## Instructions to follow:
Reproduce the entries below in full and without error.

## Task inputs:

===== src/hdl/pcd_sync.sv =====
// two flip-flop synchroniser for a bus of pin levels
// assumes the pins are asynchronous to sys_clk
module pcd_sync
    import pcd_pkg::*;
#(
    parameter int WIDTH = 8
) (
    // clock and reset
    input  wire logic             sys_clk,
    input  wire logic             nrst,
    // pin levels
    input  wire logic [WIDTH-1:0] pin_async,
    output logic      [WIDTH-1:0] pin_sync
);
    logic [WIDTH-1:0] stage1_reg;

    // first stage feeds only the second stage
    always_ff @(posedge sys_clk or negedge nrst) begin
        if (!nrst) begin
            stage1_reg <= '0;
            pin_sync   <= '0;
        end else begin
            stage1_reg <= pin_async;
            pin_sync   <= stage1_reg;
        end
    end
endmodule : pcd_sync


===== src/hdl/pcd_port_cmp.sv =====
// per-port last-read latch and mismatch compare
// assumes pin levels already synchronised to sys_clk
module pcd_port_cmp
    import pcd_pkg::*;
(
    // clock and power-on reset only; the latch ignores other resets
    input  wire logic       sys_clk,
    input  wire logic       nrst,
    // pins and qualifiers
    input  wire logic [7:0] pin_level,
    input  wire logic [7:0] pin_enable,
    input  wire logic       port_access,
    // results
    output logic      [7:0] last_read,
    output logic            mismatch
);
    // latch captures the live level on any read or write of the port
    always_ff @(posedge sys_clk or negedge nrst) begin
        if (!nrst) begin
            last_read <= 8'h00;
        end else if (port_access) begin
            last_read <= pin_level;
        end
    end

    // the access cycle masks the compare, so a change then may be missed
    always_comb begin
        mismatch = |((pin_level ^ last_read) & pin_enable) & ~port_access;
    end
endmodule : pcd_port_cmp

## Answer for this exercise:
===== src/hdl/pcd_sync.sv =====
// two flip-flop synchroniser for a bus of pin levels
// assumes the pins are asynchronous to sys_clk
module pcd_sync
    import pcd_pkg::*;
#(
    parameter int WIDTH = 8
) (
    // clock and reset
    input  wire logic             sys_clk,
    input  wire logic             nrst,
    // pin levels
    input  wire logic [WIDTH-1:0] pin_async,
    output logic      [WIDTH-1:0] pin_sync
);
    logic [WIDTH-1:0] stage1_reg;

    // first stage feeds only the second stage
    always_ff @(posedge sys_clk or negedge nrst) begin
        if (!nrst) begin
            stage1_reg <= '0;
            pin_sync   <= '0;
        end else begin
            stage1_reg <= pin_async;
            pin_sync   <= stage1_reg;
        end
    end
endmodule : pcd_sync


===== src/hdl/pcd_port_cmp.sv =====
// per-port last-read latch and mismatch compare
// assumes pin levels already synchronised to sys_clk
module pcd_port_cmp
    import pcd_pkg::*;
(
    // clock and power-on reset only; the latch ignores other resets
    input  wire logic       sys_clk,
    input  wire logic       nrst,
    // pins and qualifiers
    input  wire logic [7:0] pin_level,
    input  wire logic [7:0] pin_enable,
    input  wire logic       port_access,
    // results
    output logic      [7:0] last_read,
    output logic            mismatch
);
    // latch captures the live level on any read or write of the port
    always_ff @(posedge sys_clk or negedge nrst) begin
        if (!nrst) begin
            last_read <= 8'h00;
        end else if (port_access) begin
            last_read <= pin_level;
        end
    end

    // the access cycle masks the compare, so a change then may be missed
    always_comb begin
        mismatch = |((pin_level ^ last_read) & pin_enable) & ~port_access;
    end
endmodule : pcd_port_cmp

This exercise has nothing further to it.